## [Exercise requirements]
Output exactly the lines that run from the top of the entries to the line holding "localparam state_t ST_MEM_ADDR", including both of those lines.

(Data records)
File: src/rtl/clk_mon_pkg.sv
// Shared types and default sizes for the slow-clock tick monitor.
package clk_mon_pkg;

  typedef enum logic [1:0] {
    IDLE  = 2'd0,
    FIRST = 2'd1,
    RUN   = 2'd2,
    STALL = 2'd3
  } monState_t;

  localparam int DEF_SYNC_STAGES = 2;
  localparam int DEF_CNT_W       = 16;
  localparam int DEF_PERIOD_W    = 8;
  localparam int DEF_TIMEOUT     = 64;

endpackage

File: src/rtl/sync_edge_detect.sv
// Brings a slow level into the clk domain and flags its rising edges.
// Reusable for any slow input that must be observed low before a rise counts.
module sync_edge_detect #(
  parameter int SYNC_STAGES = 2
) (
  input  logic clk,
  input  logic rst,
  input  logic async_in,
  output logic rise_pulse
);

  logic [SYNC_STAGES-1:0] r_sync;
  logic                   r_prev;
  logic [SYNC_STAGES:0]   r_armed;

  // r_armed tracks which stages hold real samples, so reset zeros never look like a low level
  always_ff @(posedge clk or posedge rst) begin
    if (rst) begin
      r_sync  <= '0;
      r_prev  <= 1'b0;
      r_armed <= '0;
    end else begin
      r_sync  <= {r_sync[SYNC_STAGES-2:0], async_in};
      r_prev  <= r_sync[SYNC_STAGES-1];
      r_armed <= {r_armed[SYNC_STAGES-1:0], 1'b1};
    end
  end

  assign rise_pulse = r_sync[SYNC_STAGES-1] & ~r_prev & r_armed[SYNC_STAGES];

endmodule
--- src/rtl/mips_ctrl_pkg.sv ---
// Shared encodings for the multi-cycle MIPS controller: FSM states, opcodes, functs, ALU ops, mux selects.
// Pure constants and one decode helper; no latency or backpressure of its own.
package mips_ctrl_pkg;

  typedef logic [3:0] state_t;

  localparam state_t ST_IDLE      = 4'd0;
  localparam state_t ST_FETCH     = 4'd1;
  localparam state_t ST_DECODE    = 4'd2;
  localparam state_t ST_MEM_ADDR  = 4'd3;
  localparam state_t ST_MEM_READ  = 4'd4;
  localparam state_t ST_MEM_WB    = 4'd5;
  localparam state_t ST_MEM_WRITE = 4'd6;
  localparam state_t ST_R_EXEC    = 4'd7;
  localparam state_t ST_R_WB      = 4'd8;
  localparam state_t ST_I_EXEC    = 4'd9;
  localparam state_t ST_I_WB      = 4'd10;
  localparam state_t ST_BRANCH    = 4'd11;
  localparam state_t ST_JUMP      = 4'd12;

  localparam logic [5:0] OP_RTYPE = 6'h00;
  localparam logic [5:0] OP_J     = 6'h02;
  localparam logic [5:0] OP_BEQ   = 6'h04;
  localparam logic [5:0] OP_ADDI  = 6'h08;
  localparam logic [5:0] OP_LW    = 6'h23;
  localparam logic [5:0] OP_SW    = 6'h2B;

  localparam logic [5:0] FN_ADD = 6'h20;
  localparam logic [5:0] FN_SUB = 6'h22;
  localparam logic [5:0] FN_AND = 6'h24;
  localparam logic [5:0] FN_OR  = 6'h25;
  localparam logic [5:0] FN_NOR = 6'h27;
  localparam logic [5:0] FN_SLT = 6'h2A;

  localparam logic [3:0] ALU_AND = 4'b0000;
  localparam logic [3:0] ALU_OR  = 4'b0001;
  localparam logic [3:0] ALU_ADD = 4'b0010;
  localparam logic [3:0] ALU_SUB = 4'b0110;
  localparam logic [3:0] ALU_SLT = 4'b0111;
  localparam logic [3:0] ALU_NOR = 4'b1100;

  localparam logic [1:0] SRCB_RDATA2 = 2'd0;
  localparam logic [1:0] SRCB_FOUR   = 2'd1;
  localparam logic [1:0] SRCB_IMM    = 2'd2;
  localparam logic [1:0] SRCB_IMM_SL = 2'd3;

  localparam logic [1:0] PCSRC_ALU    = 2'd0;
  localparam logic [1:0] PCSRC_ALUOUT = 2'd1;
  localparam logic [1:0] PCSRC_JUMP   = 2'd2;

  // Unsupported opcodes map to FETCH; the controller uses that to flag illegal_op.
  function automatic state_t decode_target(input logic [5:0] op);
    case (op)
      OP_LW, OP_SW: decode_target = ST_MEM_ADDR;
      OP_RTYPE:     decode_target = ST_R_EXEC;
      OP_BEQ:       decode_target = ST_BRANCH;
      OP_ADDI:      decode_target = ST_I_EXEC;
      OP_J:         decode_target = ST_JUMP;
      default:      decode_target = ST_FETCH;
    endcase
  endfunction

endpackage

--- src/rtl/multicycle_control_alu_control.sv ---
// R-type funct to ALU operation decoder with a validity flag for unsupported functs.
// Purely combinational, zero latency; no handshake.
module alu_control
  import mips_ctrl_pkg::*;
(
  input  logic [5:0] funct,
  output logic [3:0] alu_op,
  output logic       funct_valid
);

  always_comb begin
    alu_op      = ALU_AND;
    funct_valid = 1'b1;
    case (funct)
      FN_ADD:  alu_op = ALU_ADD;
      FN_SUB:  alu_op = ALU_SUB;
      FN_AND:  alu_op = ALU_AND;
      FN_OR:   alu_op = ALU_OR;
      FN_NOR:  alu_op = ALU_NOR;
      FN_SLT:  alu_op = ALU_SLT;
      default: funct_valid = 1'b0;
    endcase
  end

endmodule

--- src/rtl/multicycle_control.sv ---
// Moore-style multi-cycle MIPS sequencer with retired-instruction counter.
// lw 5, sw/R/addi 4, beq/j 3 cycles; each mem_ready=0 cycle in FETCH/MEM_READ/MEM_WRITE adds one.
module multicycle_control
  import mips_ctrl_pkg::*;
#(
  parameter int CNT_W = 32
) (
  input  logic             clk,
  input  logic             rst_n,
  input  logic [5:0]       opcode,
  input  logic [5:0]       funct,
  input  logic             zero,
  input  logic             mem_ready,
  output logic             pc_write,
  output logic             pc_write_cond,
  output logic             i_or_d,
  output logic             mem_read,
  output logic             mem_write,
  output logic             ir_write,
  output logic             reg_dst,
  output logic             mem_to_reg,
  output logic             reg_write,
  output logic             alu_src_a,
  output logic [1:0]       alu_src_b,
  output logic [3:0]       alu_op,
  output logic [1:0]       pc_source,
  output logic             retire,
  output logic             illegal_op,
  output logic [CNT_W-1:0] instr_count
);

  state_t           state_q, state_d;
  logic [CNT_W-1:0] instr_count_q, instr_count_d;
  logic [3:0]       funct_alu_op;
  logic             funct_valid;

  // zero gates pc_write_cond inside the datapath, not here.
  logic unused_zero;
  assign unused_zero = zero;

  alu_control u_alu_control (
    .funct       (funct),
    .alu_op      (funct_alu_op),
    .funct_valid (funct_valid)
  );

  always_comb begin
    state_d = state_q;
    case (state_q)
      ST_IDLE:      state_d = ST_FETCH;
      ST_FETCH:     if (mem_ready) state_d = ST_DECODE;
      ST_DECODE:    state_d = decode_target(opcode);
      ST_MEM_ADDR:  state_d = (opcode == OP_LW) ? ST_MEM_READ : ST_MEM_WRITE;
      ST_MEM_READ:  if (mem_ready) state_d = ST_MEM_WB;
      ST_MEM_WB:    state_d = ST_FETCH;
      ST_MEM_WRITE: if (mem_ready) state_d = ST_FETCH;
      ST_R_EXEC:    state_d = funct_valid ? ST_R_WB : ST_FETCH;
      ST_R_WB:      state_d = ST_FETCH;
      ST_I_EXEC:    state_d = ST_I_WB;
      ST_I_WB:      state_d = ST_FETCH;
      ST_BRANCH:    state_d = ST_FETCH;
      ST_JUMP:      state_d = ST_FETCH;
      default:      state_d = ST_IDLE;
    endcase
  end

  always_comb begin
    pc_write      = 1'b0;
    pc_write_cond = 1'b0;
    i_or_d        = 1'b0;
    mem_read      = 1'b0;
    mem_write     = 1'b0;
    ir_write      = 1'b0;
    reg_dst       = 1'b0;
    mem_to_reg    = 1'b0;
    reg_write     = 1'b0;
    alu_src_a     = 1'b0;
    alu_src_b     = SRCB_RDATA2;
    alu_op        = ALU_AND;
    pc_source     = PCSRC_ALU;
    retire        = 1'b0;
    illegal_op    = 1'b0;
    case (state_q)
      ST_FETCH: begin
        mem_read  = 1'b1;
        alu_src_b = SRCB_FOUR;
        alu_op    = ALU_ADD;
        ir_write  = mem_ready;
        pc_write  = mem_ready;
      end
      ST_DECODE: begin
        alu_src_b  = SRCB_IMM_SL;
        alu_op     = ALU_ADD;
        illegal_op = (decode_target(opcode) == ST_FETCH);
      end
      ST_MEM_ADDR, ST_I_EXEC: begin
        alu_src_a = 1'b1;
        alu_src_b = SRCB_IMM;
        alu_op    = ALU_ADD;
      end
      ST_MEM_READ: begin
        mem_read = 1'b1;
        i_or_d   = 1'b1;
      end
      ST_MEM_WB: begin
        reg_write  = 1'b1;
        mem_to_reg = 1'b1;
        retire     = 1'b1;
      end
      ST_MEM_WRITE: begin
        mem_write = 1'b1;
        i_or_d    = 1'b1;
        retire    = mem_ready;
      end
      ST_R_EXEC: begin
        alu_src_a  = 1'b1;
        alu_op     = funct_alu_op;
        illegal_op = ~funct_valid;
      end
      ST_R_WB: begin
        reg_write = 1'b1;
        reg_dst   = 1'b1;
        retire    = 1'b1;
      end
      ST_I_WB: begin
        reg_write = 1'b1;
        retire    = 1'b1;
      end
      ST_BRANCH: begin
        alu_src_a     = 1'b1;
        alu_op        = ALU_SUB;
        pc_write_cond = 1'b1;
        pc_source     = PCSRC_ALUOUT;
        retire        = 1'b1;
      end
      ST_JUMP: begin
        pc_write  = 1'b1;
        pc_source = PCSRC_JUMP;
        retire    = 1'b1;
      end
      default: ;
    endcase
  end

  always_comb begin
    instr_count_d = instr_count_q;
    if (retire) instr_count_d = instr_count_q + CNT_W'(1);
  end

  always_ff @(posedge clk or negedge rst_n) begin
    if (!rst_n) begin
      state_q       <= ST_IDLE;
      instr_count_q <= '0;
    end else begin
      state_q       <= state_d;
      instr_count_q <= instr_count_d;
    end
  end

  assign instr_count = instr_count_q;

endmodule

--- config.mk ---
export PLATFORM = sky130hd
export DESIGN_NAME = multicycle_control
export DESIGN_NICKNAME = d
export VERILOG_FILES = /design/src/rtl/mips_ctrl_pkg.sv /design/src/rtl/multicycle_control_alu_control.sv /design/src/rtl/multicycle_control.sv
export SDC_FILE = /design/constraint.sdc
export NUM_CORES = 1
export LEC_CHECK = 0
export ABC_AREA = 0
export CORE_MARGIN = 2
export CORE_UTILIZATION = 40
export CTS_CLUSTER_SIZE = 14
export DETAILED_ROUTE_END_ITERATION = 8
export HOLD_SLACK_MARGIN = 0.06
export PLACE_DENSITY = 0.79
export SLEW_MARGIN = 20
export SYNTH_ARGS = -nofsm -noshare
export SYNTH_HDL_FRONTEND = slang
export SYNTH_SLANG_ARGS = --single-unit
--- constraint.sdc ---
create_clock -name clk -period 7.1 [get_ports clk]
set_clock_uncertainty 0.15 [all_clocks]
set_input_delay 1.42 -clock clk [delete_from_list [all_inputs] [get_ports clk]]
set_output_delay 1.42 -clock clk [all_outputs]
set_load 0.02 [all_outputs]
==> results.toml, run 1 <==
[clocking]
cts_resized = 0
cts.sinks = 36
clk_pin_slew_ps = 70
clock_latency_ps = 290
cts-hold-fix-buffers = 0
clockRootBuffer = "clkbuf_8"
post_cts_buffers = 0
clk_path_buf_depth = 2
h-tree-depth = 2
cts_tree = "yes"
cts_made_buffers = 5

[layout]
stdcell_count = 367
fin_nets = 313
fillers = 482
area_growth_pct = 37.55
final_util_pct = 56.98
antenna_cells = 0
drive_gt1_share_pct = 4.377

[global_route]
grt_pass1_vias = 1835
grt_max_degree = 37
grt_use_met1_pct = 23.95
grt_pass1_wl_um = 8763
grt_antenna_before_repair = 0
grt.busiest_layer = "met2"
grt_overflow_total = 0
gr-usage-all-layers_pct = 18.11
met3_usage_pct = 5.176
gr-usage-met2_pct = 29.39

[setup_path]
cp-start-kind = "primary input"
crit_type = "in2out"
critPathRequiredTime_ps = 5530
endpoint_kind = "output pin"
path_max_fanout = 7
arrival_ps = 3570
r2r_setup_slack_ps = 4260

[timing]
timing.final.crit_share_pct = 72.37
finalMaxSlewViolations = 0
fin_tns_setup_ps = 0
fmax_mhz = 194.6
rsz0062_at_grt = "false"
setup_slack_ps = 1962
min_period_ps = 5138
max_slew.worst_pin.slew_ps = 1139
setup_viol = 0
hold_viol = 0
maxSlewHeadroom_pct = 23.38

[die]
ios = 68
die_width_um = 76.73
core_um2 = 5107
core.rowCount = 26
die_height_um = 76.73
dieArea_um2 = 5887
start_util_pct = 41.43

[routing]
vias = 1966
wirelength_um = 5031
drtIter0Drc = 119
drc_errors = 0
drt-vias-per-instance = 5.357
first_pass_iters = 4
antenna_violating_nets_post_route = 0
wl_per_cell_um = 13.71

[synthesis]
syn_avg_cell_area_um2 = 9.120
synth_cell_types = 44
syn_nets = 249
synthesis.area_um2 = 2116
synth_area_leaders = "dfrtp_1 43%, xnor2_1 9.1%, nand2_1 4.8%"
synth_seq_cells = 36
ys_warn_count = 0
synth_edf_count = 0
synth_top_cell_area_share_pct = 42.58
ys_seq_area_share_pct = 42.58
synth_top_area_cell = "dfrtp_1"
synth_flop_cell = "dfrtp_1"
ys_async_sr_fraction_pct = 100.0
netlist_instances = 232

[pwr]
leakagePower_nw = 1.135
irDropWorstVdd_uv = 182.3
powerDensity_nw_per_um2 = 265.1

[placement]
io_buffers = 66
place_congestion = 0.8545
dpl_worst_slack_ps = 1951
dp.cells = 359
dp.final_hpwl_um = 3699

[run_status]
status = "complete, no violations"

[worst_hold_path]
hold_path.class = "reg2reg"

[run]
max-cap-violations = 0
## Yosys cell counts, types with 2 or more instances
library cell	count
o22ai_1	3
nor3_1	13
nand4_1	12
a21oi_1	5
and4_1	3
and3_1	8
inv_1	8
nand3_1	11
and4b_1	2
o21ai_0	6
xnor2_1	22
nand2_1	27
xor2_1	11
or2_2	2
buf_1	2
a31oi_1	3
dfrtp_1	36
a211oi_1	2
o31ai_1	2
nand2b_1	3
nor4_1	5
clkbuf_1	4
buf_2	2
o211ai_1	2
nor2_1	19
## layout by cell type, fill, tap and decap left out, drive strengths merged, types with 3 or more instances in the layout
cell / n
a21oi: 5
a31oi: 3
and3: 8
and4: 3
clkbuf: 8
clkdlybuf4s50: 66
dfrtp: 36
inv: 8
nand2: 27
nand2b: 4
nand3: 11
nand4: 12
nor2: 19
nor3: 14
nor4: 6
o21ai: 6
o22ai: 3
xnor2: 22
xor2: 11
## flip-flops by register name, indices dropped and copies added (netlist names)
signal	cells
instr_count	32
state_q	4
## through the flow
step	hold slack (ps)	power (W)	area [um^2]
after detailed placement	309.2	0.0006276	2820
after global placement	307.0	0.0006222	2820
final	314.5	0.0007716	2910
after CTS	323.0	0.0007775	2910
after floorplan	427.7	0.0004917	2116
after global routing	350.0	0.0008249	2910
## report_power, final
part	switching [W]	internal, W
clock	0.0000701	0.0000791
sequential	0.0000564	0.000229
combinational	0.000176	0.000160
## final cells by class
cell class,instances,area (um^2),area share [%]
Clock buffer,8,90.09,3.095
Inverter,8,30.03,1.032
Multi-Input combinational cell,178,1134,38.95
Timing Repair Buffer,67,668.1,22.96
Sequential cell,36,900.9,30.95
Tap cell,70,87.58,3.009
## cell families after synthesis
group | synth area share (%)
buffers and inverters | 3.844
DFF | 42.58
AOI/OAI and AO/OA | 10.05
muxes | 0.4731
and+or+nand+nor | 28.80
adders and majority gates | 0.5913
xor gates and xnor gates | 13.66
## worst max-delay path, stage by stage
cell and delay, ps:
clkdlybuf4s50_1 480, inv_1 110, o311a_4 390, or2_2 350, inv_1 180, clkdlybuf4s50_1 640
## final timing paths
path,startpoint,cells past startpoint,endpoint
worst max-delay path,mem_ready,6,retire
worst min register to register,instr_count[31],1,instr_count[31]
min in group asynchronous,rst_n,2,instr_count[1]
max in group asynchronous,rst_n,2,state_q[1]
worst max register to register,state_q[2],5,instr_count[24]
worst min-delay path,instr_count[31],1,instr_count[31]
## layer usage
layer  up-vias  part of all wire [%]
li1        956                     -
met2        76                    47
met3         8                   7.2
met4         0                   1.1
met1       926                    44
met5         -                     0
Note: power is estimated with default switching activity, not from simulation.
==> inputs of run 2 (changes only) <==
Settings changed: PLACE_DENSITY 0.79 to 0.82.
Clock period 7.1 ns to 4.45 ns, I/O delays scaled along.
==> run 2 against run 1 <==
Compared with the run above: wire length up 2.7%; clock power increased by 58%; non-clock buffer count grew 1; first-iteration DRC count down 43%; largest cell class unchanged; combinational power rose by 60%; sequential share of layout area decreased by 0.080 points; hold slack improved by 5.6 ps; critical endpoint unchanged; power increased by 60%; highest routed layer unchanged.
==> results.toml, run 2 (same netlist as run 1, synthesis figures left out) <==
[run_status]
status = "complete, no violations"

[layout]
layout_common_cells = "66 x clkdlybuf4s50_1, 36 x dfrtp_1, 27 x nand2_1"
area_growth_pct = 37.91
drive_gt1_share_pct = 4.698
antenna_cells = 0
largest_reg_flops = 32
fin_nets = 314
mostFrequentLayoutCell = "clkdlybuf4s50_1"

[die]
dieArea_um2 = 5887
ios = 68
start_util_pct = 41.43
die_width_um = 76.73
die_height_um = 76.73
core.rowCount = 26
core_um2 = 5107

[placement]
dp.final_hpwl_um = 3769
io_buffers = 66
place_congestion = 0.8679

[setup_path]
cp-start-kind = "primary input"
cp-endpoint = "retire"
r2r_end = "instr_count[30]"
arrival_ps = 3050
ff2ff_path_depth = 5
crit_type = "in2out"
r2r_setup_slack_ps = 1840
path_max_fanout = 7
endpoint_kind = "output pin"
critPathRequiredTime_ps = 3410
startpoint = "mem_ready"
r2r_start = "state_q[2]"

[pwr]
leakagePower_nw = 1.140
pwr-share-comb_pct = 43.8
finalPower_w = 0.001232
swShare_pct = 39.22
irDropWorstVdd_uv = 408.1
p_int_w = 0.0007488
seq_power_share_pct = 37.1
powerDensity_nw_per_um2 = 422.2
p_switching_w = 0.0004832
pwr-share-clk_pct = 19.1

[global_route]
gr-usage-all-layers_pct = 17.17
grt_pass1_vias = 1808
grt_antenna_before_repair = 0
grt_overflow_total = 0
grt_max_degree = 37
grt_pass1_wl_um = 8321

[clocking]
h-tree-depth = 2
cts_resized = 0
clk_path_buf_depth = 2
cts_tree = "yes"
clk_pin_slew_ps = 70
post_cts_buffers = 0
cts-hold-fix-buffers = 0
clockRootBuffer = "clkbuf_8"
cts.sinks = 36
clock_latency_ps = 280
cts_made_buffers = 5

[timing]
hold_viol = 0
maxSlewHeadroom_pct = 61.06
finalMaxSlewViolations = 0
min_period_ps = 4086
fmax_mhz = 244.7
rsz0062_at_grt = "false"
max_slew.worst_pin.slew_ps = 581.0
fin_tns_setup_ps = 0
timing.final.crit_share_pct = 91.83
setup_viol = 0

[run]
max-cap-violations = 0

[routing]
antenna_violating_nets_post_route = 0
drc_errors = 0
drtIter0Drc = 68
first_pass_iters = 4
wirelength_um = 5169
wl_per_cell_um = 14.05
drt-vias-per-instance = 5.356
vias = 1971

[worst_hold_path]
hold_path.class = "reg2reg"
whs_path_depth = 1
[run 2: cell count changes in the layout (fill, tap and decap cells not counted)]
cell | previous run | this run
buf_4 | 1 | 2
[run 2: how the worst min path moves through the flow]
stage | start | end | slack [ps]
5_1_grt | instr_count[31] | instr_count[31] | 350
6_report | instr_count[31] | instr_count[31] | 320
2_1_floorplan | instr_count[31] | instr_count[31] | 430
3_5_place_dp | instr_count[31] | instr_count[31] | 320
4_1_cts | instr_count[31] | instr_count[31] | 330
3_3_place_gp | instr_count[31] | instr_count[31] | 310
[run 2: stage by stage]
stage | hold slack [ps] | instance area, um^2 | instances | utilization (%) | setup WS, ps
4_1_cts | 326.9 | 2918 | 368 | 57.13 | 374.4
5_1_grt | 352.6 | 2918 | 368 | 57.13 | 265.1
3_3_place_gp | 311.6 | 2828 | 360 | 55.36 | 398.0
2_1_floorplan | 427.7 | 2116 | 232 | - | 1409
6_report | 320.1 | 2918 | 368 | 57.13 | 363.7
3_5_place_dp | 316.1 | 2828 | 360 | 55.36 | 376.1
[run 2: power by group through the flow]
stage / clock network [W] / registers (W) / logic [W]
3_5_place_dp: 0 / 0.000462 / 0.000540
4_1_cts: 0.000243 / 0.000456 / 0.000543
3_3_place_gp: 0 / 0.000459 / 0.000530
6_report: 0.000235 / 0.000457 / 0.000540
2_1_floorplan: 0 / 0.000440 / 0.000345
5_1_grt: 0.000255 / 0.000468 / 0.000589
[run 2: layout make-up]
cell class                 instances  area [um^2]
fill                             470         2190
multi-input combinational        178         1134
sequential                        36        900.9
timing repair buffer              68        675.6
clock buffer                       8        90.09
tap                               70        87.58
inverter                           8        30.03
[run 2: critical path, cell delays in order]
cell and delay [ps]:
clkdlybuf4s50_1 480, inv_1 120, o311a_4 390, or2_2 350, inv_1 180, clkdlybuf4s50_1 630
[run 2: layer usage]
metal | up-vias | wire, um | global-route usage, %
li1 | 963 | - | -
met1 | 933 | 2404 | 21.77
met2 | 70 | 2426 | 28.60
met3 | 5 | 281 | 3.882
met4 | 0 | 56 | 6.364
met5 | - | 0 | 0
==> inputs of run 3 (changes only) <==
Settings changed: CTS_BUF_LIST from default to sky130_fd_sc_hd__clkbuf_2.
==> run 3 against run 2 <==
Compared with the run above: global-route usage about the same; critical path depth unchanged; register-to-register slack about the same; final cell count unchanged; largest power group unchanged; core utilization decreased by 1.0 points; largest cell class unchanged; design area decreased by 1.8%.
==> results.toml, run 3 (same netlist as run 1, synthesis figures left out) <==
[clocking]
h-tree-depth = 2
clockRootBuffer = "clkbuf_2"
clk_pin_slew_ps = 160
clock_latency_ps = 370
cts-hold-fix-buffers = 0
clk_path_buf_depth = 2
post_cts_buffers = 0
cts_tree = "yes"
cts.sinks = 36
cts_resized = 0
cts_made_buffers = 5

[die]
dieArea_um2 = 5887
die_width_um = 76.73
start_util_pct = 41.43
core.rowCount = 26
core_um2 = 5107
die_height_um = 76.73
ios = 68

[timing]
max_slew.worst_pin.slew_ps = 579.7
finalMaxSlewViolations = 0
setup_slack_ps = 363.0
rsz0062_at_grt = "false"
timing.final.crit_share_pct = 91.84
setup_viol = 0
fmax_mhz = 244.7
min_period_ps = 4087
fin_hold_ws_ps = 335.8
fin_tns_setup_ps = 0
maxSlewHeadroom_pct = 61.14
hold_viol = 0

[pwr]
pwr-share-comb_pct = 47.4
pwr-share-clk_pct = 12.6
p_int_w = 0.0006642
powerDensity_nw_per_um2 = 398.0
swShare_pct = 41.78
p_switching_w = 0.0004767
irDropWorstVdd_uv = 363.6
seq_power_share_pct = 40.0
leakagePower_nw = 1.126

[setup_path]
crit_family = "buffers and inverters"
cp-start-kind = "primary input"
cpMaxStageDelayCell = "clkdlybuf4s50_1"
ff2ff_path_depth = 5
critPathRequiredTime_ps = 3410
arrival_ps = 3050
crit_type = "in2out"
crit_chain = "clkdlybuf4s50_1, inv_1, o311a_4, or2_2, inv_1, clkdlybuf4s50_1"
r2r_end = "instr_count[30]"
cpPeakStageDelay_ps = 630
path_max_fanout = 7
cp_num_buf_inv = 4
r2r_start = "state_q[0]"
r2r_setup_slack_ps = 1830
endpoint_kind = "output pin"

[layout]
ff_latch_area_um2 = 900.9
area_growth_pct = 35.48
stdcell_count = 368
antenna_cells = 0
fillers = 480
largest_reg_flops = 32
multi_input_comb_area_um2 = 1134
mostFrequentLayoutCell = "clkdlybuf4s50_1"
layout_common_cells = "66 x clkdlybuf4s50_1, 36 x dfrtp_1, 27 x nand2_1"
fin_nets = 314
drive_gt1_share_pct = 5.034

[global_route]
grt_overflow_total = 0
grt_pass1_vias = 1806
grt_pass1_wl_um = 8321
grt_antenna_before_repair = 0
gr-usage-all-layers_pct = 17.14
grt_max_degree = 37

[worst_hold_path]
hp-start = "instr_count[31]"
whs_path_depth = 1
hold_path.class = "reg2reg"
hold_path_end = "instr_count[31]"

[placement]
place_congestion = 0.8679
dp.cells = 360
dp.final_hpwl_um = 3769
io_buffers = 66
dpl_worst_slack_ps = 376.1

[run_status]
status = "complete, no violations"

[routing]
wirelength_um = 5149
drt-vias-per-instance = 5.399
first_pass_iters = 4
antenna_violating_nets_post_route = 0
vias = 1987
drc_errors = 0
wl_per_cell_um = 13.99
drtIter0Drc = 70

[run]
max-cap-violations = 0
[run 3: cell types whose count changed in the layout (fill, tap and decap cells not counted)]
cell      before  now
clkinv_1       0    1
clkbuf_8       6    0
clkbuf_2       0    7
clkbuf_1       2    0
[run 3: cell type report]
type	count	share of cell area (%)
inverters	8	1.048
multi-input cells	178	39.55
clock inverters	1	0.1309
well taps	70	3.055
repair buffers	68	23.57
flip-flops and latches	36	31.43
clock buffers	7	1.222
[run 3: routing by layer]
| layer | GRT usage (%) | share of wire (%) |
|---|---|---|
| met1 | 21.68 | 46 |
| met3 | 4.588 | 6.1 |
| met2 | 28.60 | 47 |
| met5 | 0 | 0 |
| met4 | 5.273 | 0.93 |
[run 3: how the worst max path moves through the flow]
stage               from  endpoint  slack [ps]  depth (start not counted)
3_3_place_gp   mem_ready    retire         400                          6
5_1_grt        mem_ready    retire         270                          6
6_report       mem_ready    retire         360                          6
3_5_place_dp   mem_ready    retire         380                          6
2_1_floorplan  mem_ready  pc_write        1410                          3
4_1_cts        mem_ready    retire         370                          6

## [Exercise solution]
File: src/rtl/clk_mon_pkg.sv
// Shared types and default sizes for the slow-clock tick monitor.
package clk_mon_pkg;

  typedef enum logic [1:0] {
    IDLE  = 2'd0,
    FIRST = 2'd1,
    RUN   = 2'd2,
    STALL = 2'd3
  } monState_t;

  localparam int DEF_SYNC_STAGES = 2;
  localparam int DEF_CNT_W       = 16;
  localparam int DEF_PERIOD_W    = 8;
  localparam int DEF_TIMEOUT     = 64;

endpackage

File: src/rtl/sync_edge_detect.sv
// Brings a slow level into the clk domain and flags its rising edges.
// Reusable for any slow input that must be observed low before a rise counts.
module sync_edge_detect #(
  parameter int SYNC_STAGES = 2
) (
  input  logic clk,
  input  logic rst,
  input  logic async_in,
  output logic rise_pulse
);

  logic [SYNC_STAGES-1:0] r_sync;
  logic                   r_prev;
  logic [SYNC_STAGES:0]   r_armed;

  // r_armed tracks which stages hold real samples, so reset zeros never look like a low level
  always_ff @(posedge clk or posedge rst) begin
    if (rst) begin
      r_sync  <= '0;
      r_prev  <= 1'b0;
      r_armed <= '0;
    end else begin
      r_sync  <= {r_sync[SYNC_STAGES-2:0], async_in};
      r_prev  <= r_sync[SYNC_STAGES-1];
      r_armed <= {r_armed[SYNC_STAGES-1:0], 1'b1};
    end
  end

  assign rise_pulse = r_sync[SYNC_STAGES-1] & ~r_prev & r_armed[SYNC_STAGES];

endmodule
--- src/rtl/mips_ctrl_pkg.sv ---
// Shared encodings for the multi-cycle MIPS controller: FSM states, opcodes, functs, ALU ops, mux selects.
// Pure constants and one decode helper; no latency or backpressure of its own.
package mips_ctrl_pkg;

  typedef logic [3:0] state_t;

  localparam state_t ST_IDLE      = 4'd0;
  localparam state_t ST_FETCH     = 4'd1;
  localparam state_t ST_DECODE    = 4'd2;
  localparam state_t ST_MEM_ADDR  = 4'd3;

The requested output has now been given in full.